Classifying Galaxies#

  • Author:

  • Date:

  • Time spent on this assignment:

This assignment closely follows a tutorial at the Galaxy Zoo. You are not allowed to look up that tutorial when completing this assignment.

Hide code cell content
import numpy as np
import jax.numpy as jnp
from jax import jit
import  jax
import matplotlib.pyplot as plt
import math
from matplotlib.animation import FuncAnimation
import itertools
from IPython.display import HTML
import pickle
import datetime;datetime.datetime.now()
def resetMe(keepList=[]):
    ll=%who_ls
    keepList=keepList+['resetMe','np','plt','math','FuncAnimation',
                       'HTML','itertools','pickle','testFunc','jnp','jax','jit']
    for iiii in keepList:
        if iiii in ll:
            ll.remove(iiii)
    for iiii in ll:
        jjjj="^"+iiii+"$"
        %reset_selective -f {jjjj}
    ll=%who_ls
    return
---------------------------------------------------------------------------
ModuleNotFoundError                       Traceback (most recent call last)
Cell In[1], line 2
      1 import numpy as np
----> 2 import jax.numpy as jnp
      3 from jax import jit
      4 import  jax

ModuleNotFoundError: No module named 'jax'

Exercise 1: Machine Learning on Galaxies#

  • List of collaborators:

  • References you used in developing your code:

In this assignment, we are going to learn how to automatically classify galaxies using a deep neural network. Our goal will be to take a picture of a galaxy and decide which category it falls into (disc, round, cigar shape, etc).

We are going to get the pictures of our galaxies from the Sloan Digital Sky Survey and the labels from the Galaxy Zoo (where the public hand-categorizes the galaxies). We will then write and train a neural network to do this classification. Our goal is to be at least 66% accuracy (one can do much better but it requires more work then is reasonable for this assignment).

Let’s start by reading in the data. Run the following command to download a copy of the data we’ll need

Hide code cell content
!wget https://courses.physics.illinois.edu/phys246/fa2020/code/dataG.pkl.gz
--2021-08-17 01:48:12--  https://courses.physics.illinois.edu/phys246/fa2020/code/dataG.pkl.gz
Resolving courses.physics.illinois.edu (courses.physics.illinois.edu)... 130.126.151.14
Connecting to courses.physics.illinois.edu (courses.physics.illinois.edu)|130.126.151.14|:443... connected.
HTTP request sent, awaiting response... 200 OK
Length: 84647509 (81M) [application/x-gzip]
Saving to: ‘dataG.pkl.gz.1’

dataG.pkl.gz.1      100%[===================>]  80.73M   136MB/s    in 0.6s    

2021-08-17 01:48:13 (136 MB/s) - ‘dataG.pkl.gz.1’ saved [84647509/84647509]

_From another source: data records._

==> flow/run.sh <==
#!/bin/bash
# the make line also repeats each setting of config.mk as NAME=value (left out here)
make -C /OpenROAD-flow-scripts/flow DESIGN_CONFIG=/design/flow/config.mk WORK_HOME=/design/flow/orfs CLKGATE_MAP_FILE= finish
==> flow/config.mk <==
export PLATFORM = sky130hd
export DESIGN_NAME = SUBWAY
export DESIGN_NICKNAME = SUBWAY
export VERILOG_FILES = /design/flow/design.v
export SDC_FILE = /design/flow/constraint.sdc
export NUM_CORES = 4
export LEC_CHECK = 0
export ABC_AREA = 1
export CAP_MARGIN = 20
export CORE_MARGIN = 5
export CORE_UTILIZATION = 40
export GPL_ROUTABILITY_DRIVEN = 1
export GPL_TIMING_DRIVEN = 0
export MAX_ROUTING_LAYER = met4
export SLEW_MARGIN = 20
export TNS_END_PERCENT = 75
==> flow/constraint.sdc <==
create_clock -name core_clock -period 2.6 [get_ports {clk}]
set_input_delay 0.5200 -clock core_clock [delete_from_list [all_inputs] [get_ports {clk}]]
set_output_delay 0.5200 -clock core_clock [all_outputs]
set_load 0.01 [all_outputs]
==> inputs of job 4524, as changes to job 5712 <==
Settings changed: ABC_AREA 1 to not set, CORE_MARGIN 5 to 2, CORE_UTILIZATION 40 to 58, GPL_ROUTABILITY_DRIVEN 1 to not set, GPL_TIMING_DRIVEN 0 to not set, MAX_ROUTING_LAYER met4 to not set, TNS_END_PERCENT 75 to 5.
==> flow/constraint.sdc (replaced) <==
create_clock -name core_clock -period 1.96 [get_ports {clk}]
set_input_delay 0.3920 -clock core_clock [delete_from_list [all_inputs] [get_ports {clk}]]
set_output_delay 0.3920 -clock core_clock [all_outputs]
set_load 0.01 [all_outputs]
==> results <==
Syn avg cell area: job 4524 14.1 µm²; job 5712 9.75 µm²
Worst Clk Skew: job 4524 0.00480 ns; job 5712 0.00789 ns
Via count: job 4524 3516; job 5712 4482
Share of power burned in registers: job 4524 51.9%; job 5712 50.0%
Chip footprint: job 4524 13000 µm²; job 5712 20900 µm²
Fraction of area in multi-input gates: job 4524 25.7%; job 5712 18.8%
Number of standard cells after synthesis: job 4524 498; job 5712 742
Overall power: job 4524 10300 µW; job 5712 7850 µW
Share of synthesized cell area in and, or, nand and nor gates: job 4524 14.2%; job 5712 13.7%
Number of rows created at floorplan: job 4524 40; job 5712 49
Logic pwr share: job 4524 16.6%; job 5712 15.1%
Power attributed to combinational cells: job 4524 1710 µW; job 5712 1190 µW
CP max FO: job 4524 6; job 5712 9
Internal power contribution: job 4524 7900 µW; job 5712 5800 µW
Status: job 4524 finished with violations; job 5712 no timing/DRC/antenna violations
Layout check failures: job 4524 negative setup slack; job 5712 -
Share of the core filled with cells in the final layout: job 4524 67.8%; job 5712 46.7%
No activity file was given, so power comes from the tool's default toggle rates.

Now we’ll unpack it to the format we need

%%time
import gzip
(train_images_raw,train_labels,test_images_raw,test_labels) = pickle.load(gzip.open("dataG.pkl.gz",'rb'))
CPU times: user 2.02 s, sys: 447 ms, total: 2.46 s
Wall time: 2.47 s

here’s what you now have:

  • train_images_raw - images in the training set, shape: (17457, 69, 69, 1)

  • train_labels - labels that explain the image classification for the training set

  • test_images_raw - images for the test set, shape: (1940,69,69,1)

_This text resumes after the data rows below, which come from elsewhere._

run A:
// cardinal_router
module cardinal_router 
#(
    parameter PACKET_SIZE = 64
)
(
    input clk, reset,                     
    output polarity,
    input cwsi,                          
    output cwri,                         
    input [PACKET_SIZE - 1:0] cwdi,      
    input ccwsi,                         
    output ccwri,                        
    input [PACKET_SIZE - 1:0] ccwdi,     
    input pesi,                          
    output peri,                         
    input [PACKET_SIZE - 1:0] pedi,      
    output cwso,                         
    input cwro,                          
    output [PACKET_SIZE - 1:0] cwdo,     
    output ccwso,                        
    input ccwro,                         
    output [PACKET_SIZE - 1:0] ccwdo,    
    output peso,                         
    input pero,                          
    output [PACKET_SIZE - 1:0] pedo      
);
For scale: about 3700 cells after synthesis, ~400 I/O pins, roughly 33000 sq um of cells after synthesis.
clock: 2.86 ns
lec_check: 0
cap_margin: 20
cell_pad_in_sites_detail_placement: 0
core_margin: 2
core_utilization: 66
cts_cluster_diameter: 358
hold_slack_margin: -0.08
max_routing_layer: met5
setup_slack_margin: 0.34
slew_margin: 20
tns_end_percent: 10
run.sh (not shown) runs the stock make flow with config.mk's settings and CLKGATE_MAP_FILE=.
Run A: all stages done; final checks FAILED (negative setup slack).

  • test_labels - labels that explain the image classification for the test set

A Note on the data#

The original data has 3 channels - g,r,i bands - while this dataset has only 1 (g). This set also only includes a subset of labels.

You are welcome to do this assignment with the full channel set and see how well it does; you’ll need to download the full data we’ve provided:

!wget https://courses.physics.illinois.edu/phys246/fa2020/code/data.pkl.zip
!unzip data.pkl.zip
(train_images_raw,train_labels,test_images_raw,test_labels) = pickle.load(open("data.pkl",'rb'))

and then change the reshape commands below. Feel free to reach out to us for help.

a. Galaxies#

Let’s now examine this data a bit. We are first going to look at the training data. The training data is what you are going to use to teach your neural network. The test data is to check how good we are doing after (possibly during) training. We won’t use it to train, though (this is to avoid overfitting; we want our neural network to learn how to classify galaxies but not memorize everything in the training set).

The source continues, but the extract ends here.